Et quand l’extrême droite assume pleinement de cogner sur les immigrés pour se faire entendre pour reprendre les propos de Serge Ayoub dit Batskin (38ème seconde de cette vidéo), c’est aussi de l’ordre du complot ?

Pour mémoire, Ayoub était présent au lancement de l’association de Soral aux côtés de Dieudonné. On peut lire aussi dans le forum internet italien « vivamafarka » que Iannone a un grand respect pour le bonhomme et ses méthodes militantes. Iannone a été skinhead, lui aussi.

Les meurtres racistes de Florence marquent le retour au réel de ce qu’est l’extrême droite. Malgré une révolution culturelle du point de vue esthétique et des acrobaties sémantiques, les droites radicales ne peuvent devenir autre chose que ce qu’elles sont.  L’aboutissement des projets et des pratiques politiques des Droites Radicales n’est que violence et domination.

– – – – – – –

[1] Co-fondateur du Front National avec Jean Marie Le Pen, militant nationaliste révolutionnaire et révisionniste. Il meurt dans l’explosion de sa voiture piégée en 1978. Pour en savoir plus, ce dossier interactif publié par le journal « Le Monde ». Sa ligne sur le dumping social organisé par un patronat ennemi de la France avec une gauche complice dont la main d’œuvre immigrée serait le bras armé est d’abordremis au goût du jour par Alain Soral (à partir de 3’55 » de cette vidéo) puis par Eric Zemmour (à la fin de cette vidéo) et relayé dans d’autres sphères par l’allié de soral Kemi Seba ex- leader de la Tribu K ou du MDI (à partir de 50″ de cette vidéo).

[2] Théoricien de droite radicale s’inspirant du traditionalisme et dont l’œuvre fait la part belle au racisme. Ses principaux concepts sont le « mythe de l’éternel retour » et le « refus de la modernité ».  L’article du site Fragment des Temps Présents à propos de Casseri explique bien en quoi la pensée d’Evola peut influencer l’imaginaire et légitimer le passage à l’acte violent.
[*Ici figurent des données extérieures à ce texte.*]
## src/common/pir_pkg.sv

```systemverilog
// package for the pci interrupt routing block
package pir_pkg;
  // ---------------------------------------------------------------------------
  // sizes and counts
  // ---------------------------------------------------------------------------
  localparam int unsigned NUM_LINES = 8;
  localparam int unsigned NUM_LEGACY = 16;
  localparam int unsigned NUM_ADV = 24;
  localparam int unsigned SEL_W = 4;
  // request line indices
  localparam int unsigned LN_A = 0;
  localparam int unsigned LN_B = 1;
  localparam int unsigned LN_C = 2;
  localparam int unsigned LN_D = 3;
  localparam int unsigned LN_E = 4;
  localparam int unsigned LN_F = 5;
  localparam int unsigned LN_G = 6;
  localparam int unsigned LN_H = 7;
  // fixed legacy interrupt numbers and the advanced base
  localparam int unsigned IRQ_CASCADE = 2;
  localparam int unsigned IRQ_SERIAL2 = 3;
  localparam int unsigned IRQ_SERIAL1 = 4;
  localparam int unsigned IRQ_PARALLEL1 = 7;
  localparam int unsigned IRQ_SMBUS = 9;
  localparam int unsigned IRQ_DISK0 = 14;
  localparam int unsigned IRQ_DISK1 = 15;
  localparam int unsigned IRQ_ADV_BASE = 16;
  // legal legacy steering targets: 3,4,5,6,7,9,10,11,12,14,15
  localparam logic [15:0] LEGACY_OK_MASK = 16'hDEF8;
  // steering value that disconnects a line
  localparam logic [SEL_W-1:0] SEL_NONE = 4'h0;

  // ---------------------------------------------------------------------------
  // types
  // ---------------------------------------------------------------------------
  typedef enum logic [1:0] {
    PIR_MODE_LEGACY = 2'b00,
    PIR_MODE_ADV = 2'b01
  } pir_mode_t;

  // per-slot active-low pins
  typedef struct packed {
    logic int_d_n;
    logic int_c_n;
    logic int_b_n;
    logic int_a_n;
  } pir_slot_t;

  // fixed-function requests, active high
  typedef struct packed {
    logic serial1;
    logic serial2;
    logic parallel1;
    logic disk0;
    logic disk1;
    logic disk0_present;
    logic disk1_present;
  } pir_fixed_t;

  // configurable legacy destinations
  typedef struct packed {
    logic [SEL_W-1:0] serial1;
    logic [SEL_W-1:0] serial2;
    logic [SEL_W-1:0] parallel1;
  } pir_fixed_sel_t;
endpackage

```

## src/core/pir_route.sv

```systemverilog
// pci interrupt routing: pins to request lines to interrupt numbers
`timescale 1ns/100ps
// Summary of operation
// - two modes: legacy sixteen, advanced twenty-four
// - eight request lines, each source drives one
// - numbers sixteen to twenty-three advanced only
// - advanced: lines A..H give sixteen..twenty-three
// - legacy: each line steered to allowed number
// - several lines may share one number
// - slot pins swizzled onto lines E..H
// - lan feeds line E, smbus feeds D
// - wired sources share one line interrupt
// - number two is the cascade input
// - serial and parallel defaults are reassignable
// - number nine reserved for smbus controller
// - disk numbers free when disks absent
// - usb assignments are dynamic, disk numbers fixed
module pir_route (
  input wire logic sys_clk_in,
  input wire logic reset_n_in,
  input wire logic clk_en_in,
  input wire pir_pkg::pir_mode_t mode_in,
  input wire logic [pir_pkg::NUM_LINES*pir_pkg::SEL_W-1:0] line_sel_in,
  input wire pir_pkg::pir_fixed_sel_t fixed_sel_in,
  input wire pir_pkg::pir_fixed_t fixed_in,
  input wire pir_pkg::pir_slot_t slot1_in,
  input wire pir_pkg::pir_slot_t slot2_in,
  input wire logic lan_int_a_n_in,
  input wire logic smbus_int_c_n_in,
  input wire logic usb_a_n_in,
  input wire logic usb_b_n_in,
  input wire logic usb_c_n_in,
  input wire logic usb_d_n_in,
  input wire logic secondary_pending_in,
  output logic [pir_pkg::NUM_ADV-1:0] irq_out,
  output logic [pir_pkg::NUM_LINES-1:0] line_pending_out,
  output pir_pkg::pir_mode_t mode_out
);
  // ---------------------------------------------------------------------------
  // helpers
  // ---------------------------------------------------------------------------
  // legal legacy target for a pci request line
  function automatic logic legal_sel(input logic [pir_pkg::SEL_W-1:0] s);
    legal_sel = pir_pkg::LEGACY_OK_MASK[s] && (s != pir_pkg::SEL_W'(pir_pkg::IRQ_SMBUS));
  endfunction

  // one-hot decode of a steering value
  function automatic logic [pir_pkg::NUM_LEGACY-1:0] dec(input logic [pir_pkg::SEL_W-1:0] s);
    dec = '0;
    dec[s] = 1'b1;
  endfunction

  // ---------------------------------------------------------------------------
  // wired request lines
  // ---------------------------------------------------------------------------
  logic [pir_pkg::NUM_LINES-1:0] line_n;
  // sources wired-and onto their line, low is asserted
  assign line_n[pir_pkg::LN_A] = usb_a_n_in;
  assign line_n[pir_pkg::LN_B] = usb_b_n_in;
  assign line_n[pir_pkg::LN_C] = usb_c_n_in;
  assign line_n[pir_pkg::LN_D] = usb_d_n_in & smbus_int_c_n_in;
  assign line_n[pir_pkg::LN_E] = lan_int_a_n_in & slot1_in.int_d_n
                                 & slot2_in.int_c_n;
  assign line_n[pir_pkg::LN_F] = slot1_in.int_a_n & slot2_in.int_b_n;
  assign line_n[pir_pkg::LN_G] = slot1_in.int_b_n & slot2_in.int_a_n;
  assign line_n[pir_pkg::LN_H] = slot1_in.int_c_n & slot2_in.int_d_n;

  // ---------------------------------------------------------------------------
  // pending state
  // ---------------------------------------------------------------------------
  logic [pir_pkg::NUM_LINES-1:0] pend_ff;
  logic [pir_pkg::NUM_LINES-1:0] nxt_pend;
  pir_pkg::pir_mode_t mode_ff;
  // level sensitive: pending while any source still holds low
  assign nxt_pend = ~line_n;

  // sample lines and mode
  always_ff @(posedge sys_clk_in or negedge reset_n_in) begin
    if (!reset_n_in) begin
      pend_ff <= '0;
      mode_ff <= pir_pkg::PIR_MODE_LEGACY;
    end else if (clk_en_in) begin
      pend_ff <= nxt_pend;
      mode_ff <= mode_in;
    end
  end

  // ---------------------------------------------------------------------------
  // steering
  // ---------------------------------------------------------------------------
  logic adv_mode;
  logic [pir_pkg::NUM_LEGACY-1:0] legacy_from_lines;
  logic [pir_pkg::NUM_LEGACY-1:0] legacy_fixed;
  logic [pir_pkg::NUM_ADV-1:0] nxt_irq;
  logic [pir_pkg::NUM_ADV-1:0] irq_ff;
  assign adv_mode = (mode_ff == pir_pkg::PIR_MODE_ADV);

  // legacy steering, several lines may or together onto one number
  always_comb begin
    legacy_from_lines = '0;
    for (int i = 0; i < pir_pkg::NUM_LINES; i++) begin
      if (pend_ff[i] && legal_sel(line_sel_in[i*pir_pkg::SEL_W +: pir_pkg::SEL_W])) begin
        legacy_from_lines = legacy_from_lines
                            | dec(line_sel_in[i*pir_pkg::SEL_W +: pir_pkg::SEL_W]);
      end
    end
  end

  // fixed functions and their reassignable defaults
  always_comb begin
    legacy_fixed = '0;
    if (fixed_in.serial2) begin
      legacy_fixed = legacy_fixed | dec(fixed_sel_in.serial2);
    end
    if (fixed_in.serial1) begin
      legacy_fixed = legacy_fixed | dec(fixed_sel_in.serial1);
    end
    if (fixed_in.parallel1) begin
      legacy_fixed = legacy_fixed | dec(fixed_sel_in.parallel1);
    end
    if (fixed_in.disk0_present) begin
      legacy_fixed[pir_pkg::IRQ_DISK0] = fixed_in.disk0;
    end
    if (fixed_in.disk1_present) begin
      legacy_fixed[pir_pkg::IRQ_DISK1] = fixed_in.disk1;
    end
    legacy_fixed[pir_pkg::IRQ_CASCADE] = secondary_pending_in;
  end

  // merge per mode; upper numbers only exist in advanced mode
  always_comb begin
    nxt_irq = '0;
    nxt_irq[pir_pkg::NUM_LEGACY-1:0] = legacy_fixed;
    if (adv_mode) begin
      nxt_irq[pir_pkg::NUM_ADV-1:pir_pkg::IRQ_ADV_BASE] = pend_ff;
    end else begin
      nxt_irq[pir_pkg::NUM_LEGACY-1:0] = legacy_fixed | legacy_from_lines;
      nxt_irq[pir_pkg::IRQ_CASCADE] = secondary_pending_in;
    end
    // last, so no steered fixed function can land on nine
    nxt_irq[pir_pkg::IRQ_SMBUS] = 1'b0;
  end

  // registered outputs
  always_ff @(posedge sys_clk_in or negedge reset_n_in) begin
    if (!reset_n_in) begin
      irq_ff <= '0;
    end else if (clk_en_in) begin
      irq_ff <= nxt_irq;
    end
  end

  assign irq_out = irq_ff;
  assign line_pending_out = pend_ff;
  assign mode_out = mode_ff;

  // ---------------------------------------------------------------------------
  // checks
  // ---------------------------------------------------------------------------
  a_upper_legacy: assert property (@(posedge sys_clk_in) disable iff (!reset_n_in)
    (clk_en_in && !adv_mode) |=> irq_out[pir_pkg::NUM_ADV-1:pir_pkg::IRQ_ADV_BASE] == '0)
    else $error("upper numbers active in legacy mode");
  a_adv_map: assert property (@(posedge sys_clk_in) disable iff (!reset_n_in)
    (clk_en_in && adv_mode) |=> irq_out[pir_pkg::NUM_ADV-1:pir_pkg::IRQ_ADV_BASE] == $past(pend_ff))
    else $error("advanced line map wrong");
  a_line_level: assert property (@(posedge sys_clk_in) disable iff (!reset_n_in)
    (reset_n_in && clk_en_in) |=> line_pending_out == ~$past(line_n))
    else $error("line pending not tracking level");
  a_lan_line_e: assert property (@(posedge sys_clk_in) disable iff (!reset_n_in)
    (reset_n_in && clk_en_in && !lan_int_a_n_in) |=> line_pending_out[pir_pkg::LN_E])
    else $error("lan not on line e");
  a_slot1_a_f: assert property (@(posedge sys_clk_in) disable iff (!reset_n_in)
    (reset_n_in && clk_en_in && !slot1_in.int_a_n) |=> line_pending_out[pir_pkg::LN_F])
    else $error("slot1 pin a not on line f");
  a_slot2_a_g: assert property (@(posedge sys_clk_in) disable iff (!reset_n_in)
    (reset_n_in && clk_en_in && !slot2_in.int_a_n) |=> line_pending_out[pir_pkg::LN_G])
    else $error("slot2 pin a not on line g");
  a_smbus_nine: assert property (@(posedge sys_clk_in) disable iff (!reset_n_in)
    ##1 !irq_out[pir_pkg::IRQ_SMBUS])
    else $error("number nine offered");
  a_cascade_two: assert property (@(posedge sys_clk_in) disable iff (!reset_n_in)
    (reset_n_in && clk_en_in) |=> irq_out[pir_pkg::IRQ_CASCADE] == $past(secondary_pending_in))
    else $error("cascade mismatch");
  a_legacy_share: assert property (@(posedge sys_clk_in) disable iff (!reset_n_in)
    (clk_en_in && !adv_mode && pend_ff[pir_pkg::LN_A]
     && legal_sel(line_sel_in[pir_pkg::SEL_W-1:0]))
    |=> irq_out[$past(line_sel_in[pir_pkg::SEL_W-1:0])])
    else $error("steered line a not delivered");
  c_adv_irq: cover property (@(posedge sys_clk_in) disable iff (!reset_n_in)
    adv_mode && irq_out[pir_pkg::IRQ_ADV_BASE]);
  c_shared: cover property (@(posedge sys_clk_in) disable iff (!reset_n_in)
    !lan_int_a_n_in && !slot1_in.int_d_n);
  c_legacy_irq: cover property (@(posedge sys_clk_in) disable iff (!reset_n_in)
    !adv_mode && |legacy_from_lines);
endmodule

```

## config.mk

```make
export PLATFORM = sky130hd
export DESIGN_NAME = pir_route
export DESIGN_NICKNAME = d
export VERILOG_FILES = /design/src/common/pir_pkg.sv /design/src/core/pir_route.sv
export SDC_FILE = /design/constraint.sdc
export NUM_CORES = 1
export LEC_CHECK = 0
export BUFFER_PORTS_ARGS = -buffer_cell sky130_fd_sc_hd__buf_2
export CAP_MARGIN = 10
export CORE_AREA = 2 2 102 104
export DETAILED_ROUTE_END_ITERATION = 10
export DIE_AREA = 0 0 104 106
export GPL_TIMING_DRIVEN = 0
export SLEW_MARGIN = 10
export SYNTH_ARGS = -nofsm -noshare
export SYNTH_HDL_FRONTEND = slang
export SYNTH_SLANG_ARGS = --single-unit
```

## constraint.sdc

```tcl
create_clock -name sys_clk_in -period 1.56 [get_ports sys_clk_in]
set_clock_uncertainty 0.1 [all_clocks]
set_input_delay 0.312 -clock sys_clk_in [delete_from_list [all_inputs] [get_ports sys_clk_in]]
set_output_delay 0.312 -clock sys_clk_in [all_outputs]
set_load 0.005 [all_outputs]
```

# Word level (Yosys, flattened, before mapping)
# Memory sizes are Yosys's and may differ from the RTL's.
# Cells that the tools add are included.
op_classes:
  order_cmp: 22
  bitwise_logic: 17
  reduce_logical: 27
  n_mux: 45
  eq_ne: 9
op_table:
  columns: ["cell", "count"]
  rows:
  - ["$mux 16", 12]
  - ["$or 16x16->16", 10]
  - ["$lt 4x5->1 const B", 11]
  - ["$demux 1 s4", 11]
  - ["$ge 4x1->1 const B", 11]
  - ["$ne 4x4->1 const B", 8]
  - ["$logic_and 1x1->1", 27]
  - ["$mux 1", 21]
  - ["$mux 8", 1]
  - ["$not 8->8", 1]
  - ["$and 1x1->1", 6]
  - ["$eq 2x1->1 const B", 1]
totals:
  output_inout_bits: 34
  rom_bits: 128
  regBits: 33
  n_memories: 8
  input_bits: 71
memory_table:
  columns: ["memory", "depth", "word_bits", "rd", "rd_clocked_by_memory_dff", "wr", "line", "rtl"]
  rows:
  - ["(no name shown)", 16, 1, 1, 0, 0, "pir_route.sv:44", "legal_sel = pir_pkg::LEGACY_OK_MASK[s] && (s != pir_pkg::SEL_W'(pir_pkg::IRQ_SMBUS));"]
  - ["(no name shown)", 16, 1, 1, 0, 0, "pir_route.sv:44", null]
  - ["(no name shown)", 16, 1, 1, 0, 0, "pir_route.sv:44", null]
  - ["(no name shown)", 16, 1, 1, 0, 0, "pir_route.sv:44", null]
  - ["(no name shown)", 16, 1, 1, 0, 0, "pir_route.sv:44", null]
  - ["(no name shown)", 16, 1, 1, 0, 0, "pir_route.sv:44", null]
  - ["2 more memories", null, null, null, null, null, null, null]

# Depth between registers and ports, before layout
# Gate-level depths: netlist (run 1).
logic_depth:
  word_depth: 21
  ltp_mapped: 6
  mapped_depth_nobuf: 5

# Worst setup path before layout (run 1)
# OpenSTA, ideal clock, no wires.
synth_path:
  path_kind: "flip-flop to flip-flop"
  from: "register pend_ff, in the netlist line_pending_out[0]"
  to: "register irq_ff, in the netlist irq_out[6]"
  slack_ps: -98
  required_time_ps: 1337
  path_stages_with_launch: 6
  n_path_buf: 0
  setup_ps: 123
  arrival_time_ps: 1435
  path_cell_list: "dfrtp_1 or2b_2 o22ai_1 or4_1 a211oi_1 nor2_1"
synth_between:
  elab_chain_len: 18
synth_lines:
  columns: ["element", "line", "rtl"]
  rows:
  - ["start: declaration", "pir_route.sv:71", "logic [pir_pkg::NUM_LINES-1:0] pend_ff;"]
  - ["start signal: assignment", "pir_route.sv:83", "pend_ff <= nxt_pend;"]
  - ["$logic_and 1x1->1 *", "pir_route.sv:102", "if (pend_ff[i] && legal_sel(line_sel_in[i*pir_pkg::SEL_W +: pir_pkg::SEL_W])) begin"]
  - ["$mux 16 *", "pir_route.sv:102", null]
  - ["$or 16x16->16", "pir_route.sv:104", "| dec(line_sel_in[i*pir_pkg::SEL_W +: pir_pkg::SEL_W]);"]
  - ["$mux 16 *", "pir_route.sv:102", null]
  - ["$or 16x16->16", "pir_route.sv:104", null]
  - ["$mux 16 *", "pir_route.sv:102", null]
  - ["$or 16x16->16", "pir_route.sv:104", null]
  - ["$mux 16 *", "pir_route.sv:102", null]
  - ["(+2 left out)", null, null]
  - ["$or 16x16->16", "pir_route.sv:104", null]
  - ["$mux 16 *", "pir_route.sv:102", null]
  - ["$or 16x16->16", "pir_route.sv:104", null]
  - ["$mux 16 *", "pir_route.sv:102", null]
  - ["$or 16x16->16", "pir_route.sv:104", null]
  - ["$mux 16 *", "pir_route.sv:102", null]
  - ["$or 16x16->16 *", "pir_route.sv:137", "nxt_irq[pir_pkg::NUM_LEGACY-1:0] = legacy_fixed | legacy_from_lines;"]
  - ["$mux 16 *", "pir_route.sv:134", "if (adv_mode) begin"]
  - ["end signal: assignment", "pir_route.sv:149", "irq_ff <= nxt_irq;"]
  - ["end: declaration", "pir_route.sv:95", "logic [pir_pkg::NUM_ADV-1:0] irq_ff;"]
# Every way passes the cells marked *; elsewhere a longest branch is shown, timed or not.
# A chain may end at the register's enable or synchronous reset.

# Worst setup path after layout (run 1)
# Same ends and word-level chain as after synthesis.

==> summary.md, run 1 <==
| Metric | Value |
|---|---|
| Outcome | `complete, but fails checks` |
| Most frequent cells in the layout | `buf_2, nor2_1, dfrtp_1, o22ai_1, nor3_1` |
| Comb pwr share | `between 30% and 40%` |
| Row Count | `37` |
| Critical Setup Path Class | `reg -> reg` |
| Syn Inst Count | `310` |
| Sw frac | `around a third` |
| Pin count of the biggest net entering global routing | `34` |
| Nature of the critical path endpoint | `flip-flop` |
| CTS Buf Count | `5` |
| Horiz. Die Dim | `approximately 100 µm` |
| Asr flop ratio synth | `between 90% and 100%` |
| CTS root buffer | `clkbuf_8` |
| Global placement routability congestion | `0.924` |
| Post-route DRC | `0` |
| Final-report setup violation count | `7` |
| DR vias/cell | `roughly 5.2` |
| Post-synthesis cell type count | `42` |
| Largest family of logic cells by synthesized area | `simple AND/OR/NAND/NOR gates` |
| Number of port buffers | `just over 100` |
| CTS Sinks | `33` |
| Gr usage total | `17.6%` |
| Tightest Hold Check Type | `in -> async` |
| Core footprint | `~10000 µm²` |
| Reg clk slew, reported paths | `~60 ps` |
| P_sw | `a little over 0.8 mW` |
| H-tree depth | `2` |
| DRT antenna net count | `0` |
| Fmax achieved | `roughly 0.57 GHz` |
| Post-Synth XOR/XNOR Area | `0%` |
| Mux cell area share after synthesis | `between 1 and 1.5%` |
| Mapped Avg Cell Area | `around 7.9 µm²` |
| First-pass detailed-route iteration total | `5` |
| Register area | `about 830 µm²` |
| Max cap viols | `0` |
| Number of synthesized flops with an enable pin | `0` |
| Vias in the first global route | `slightly below 3000` |
| Final core occ | `a little over a third` |
| Total power per unit cell area | `a little over 700 nW/µm²` |
| GR Util met3 | `under 10%` |
| Initial antenna violation count | `0` |
| Power Total | `2.50 mW` |
| Die area | `~11000 µm²` |
| WHS | `-3.22 ps` |
| Clk pwr share | `between 20% and 30%` |
| Slew Viols, Final | `0` |
| Ys Warns | `0` |
| Tmin final | `~1800 ps` |
| Post-Syn Area | `around 2400 µm²` |
| Ys flop type | `dfrtp_1` |
| Max IR drop VDD | `296 µV` |
| Commonest non-fill, non-tap cell in the layout | `buf_2` |
| Met2 usage | `30.0%` |
| Hold buffer count at CTS | `0` |
| RSZ-0062 raised after global routing | `true` |
| Hpwl dp | `7.68 mm` |
| Worst Tran Pin Value | `roughly 750 ps` |
| Initial Utilization | `about a quarter` |
| Multi-input gate area | `1660 µm²` |
| Int Power | `around 1.7 mW` |
| Initial DRC count | `290` |
| Failing checks | `negative hold slack, negative setup slack` |
| Relative slew margins | `50.1%` |
| Routed length per instance | `17.3 µm` |
| Final hold violations | `2` |
| First-pass GRT wire length | `roughly 16 mm` |
| CTS tree | `built` |
| DRT Wirelength | `between 9 and 10 mm` |
| Worst-Skew Late Latency | `280 ps` |
| Post-synthesis simple-gate area fraction | `between 30% and 40%` |
| Yosys reg bits | `33` |
| Critical Path AT | `1830 ps` |
| Pleak | `1.45 nW` |
| GRT overflow | `0` |
| Worst setup margin | `-206 ps` |
| Mapped Nets | `between 300 and 400` |
| Final instance area | `roughly 3500 µm²` |
| Fin crit share | `113%` |
| Critical path required time | `1620 ps` |
| Startpoint types | `flip-flop` |
| Sequential fraction of the synthesis area | `around a third` |
| GRT met1 Usage | `a little under a quarter` |
| I/O pin total | `between 100 and 150` |
| Die height | `106 µm` |
| Crit-path max FO | `3` |
| Reg power frac | `41.2%` |
| GR peak layer | `met2` |
| # diodes | `0` |
| Clock buffer depth | `2` |
| Fill cells | `between 1000 and 1500` |
| Routed via count | `slightly below 3000` |
| Share of cells above drive strength 1 | `between 40 and 50%` |
| Placed Area | `3130 µm²` |
| Synth-to-Final Area Change | `43.0%` |
| Final Net Count | `505` |
| Post-synthesis compound-gate area fraction | `between 20% and 30%` |
| Synth Area in Adders | `0%` |
Yosys cell counts (8+ instances only):
| library cell | number | share of area (%) |
|---|---|---|
| nand3_1 | 22 | 4.5 |
| o22ai_1 | 25 | 6.4 |
| o21ai_0 | 16 | 3.3 |
| or2b_2 | 11 | 3.9 |
| a31oi_1 | 8 | 2.0 |
| o32ai_1 | 9 | 3.2 |
| nor3_1 | 24 | 4.9 |
| a21oi_1 | 14 | 2.9 |
| inv_1 | 15 | 2.3 |
| nor2_1 | 32 | 4.9 |
| nand3b_1 | 14 | 4.3 |
| nand2b_1 | 11 | 2.8 |
| dfrtp_1 | 33 | 34 |
| nand2_1 | 18 | 2.8 |
power groups by stage:
stage | Combinational, mW | Sequential (mW) | Clock (mW)
2_1_floorplan | 0.329 | 1.04 | 0
3_3_place_gp | 0.705 | 1.04 | 0
3_5_place_dp | 0.702 | 1.05 | 0
4_1_cts | 0.798 | 1.03 | 0.673
5_1_grt | 0.905 | 1.04 | 0.704
6_report | 0.823 | 1.03 | 0.646
final cells by class:
cell class | count | area share [%]
tap | 136 | 4.86
inverter | 15 | 1.61
multi-input combinational | 252 | 47.3
sequential | 33 | 23.8
clock buffer | 7 | 2.46
buffer | 10 | 1.46
timing repair buffer | 117 | 18.5
per-layer routing:
metal | routed length (µm) | vias to the layer above
met5 | 0 | -
met4 | 153 | 0
met3 | 591 | 13
met2 | 4810 | 117
met1 | 4320 | 1422
li1 | - | 1430
sequential cells by signal (all words and copies together) (netlist names):
signal and cells:
irq_out 23, line_pending_out 8, mode_out 2
timing repair:
item	4_1_cts	5_1_grt
buffers inserted	15	2
gates cloned	0	0
setup endpoints to repair	17	14
pin swaps	21	16
resized for setup	27	12
critical path: stages, from the launching register on:
cell and delay [ps]:
dfrtp_1 410, or2b_4 240, o22ai_1 90, or4_4 520
a211oi_4 240, nor2_1 60
worst paths after layout:
path                                      from             endpoint  slack (ps)  depth (start not counted)
setup / recovery           line_pending_out[0]           irq_out[6]        -210                          5
setup reg to reg           line_pending_out[0]           irq_out[6]        -210                          5
min in group sys_clk_in             usb_a_n_in  line_pending_out[0]          90                          2
hold reg to reg                     irq_out[2]           irq_out[2]         400                          1
hold / removal                      reset_n_in  line_pending_out[0]          -3                          1
max in group asynchronous           reset_n_in  line_pending_out[2]         840                          1
through the flow:
stage	worst slack, ps	TNS [ps]	hold WS, ps	instances
4_1_cts	-200	-604	19.5	569
6_report	-206	-421	-3.22	570
5_1_grt	-237	-930	67.2	570
3_3_place_gp	-288	-2440	319	547
3_5_place_dp	-310	-2510	330	547
2_1_floorplan	-52.3	-52.3	-83.6	310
[3] Le 2 août 1980, l’attentat de la Gare de Bologne fait 80 morts et 200 blessés. Des mandats d’arrêt sont prononcés contre les militants des principaux groupes de l’extrême droite dont certains cadres parviendront à s’enfuir, tel Roberto Fiore à Londres ou Gabriele Adinolfi à Paris. Parmi les instigateurs de l’attentat on retrouve des membres de la loge P2 et des officiers des services secrets italiens.

[4] Membre du groupe d’extrême « Terza Posizione » dissout en raison de son implication dans l’attentat de la Gare de Bologne. Adinolfi est contraint de fuir la justice italienne en raison de sa responsabilité dans la tragédie.

[5] Réseau de personnes influentes des milieux médiatiques, politiques, financiers et institutionnels en lien avec la mafia. La Loge P2 a travaillé en toute connaissance de cause avec le réseau « Gladio » chapeauté par l’OTAN et les services secrets américains dans la cadre de la lutte contre le communisme sur le territoire italien.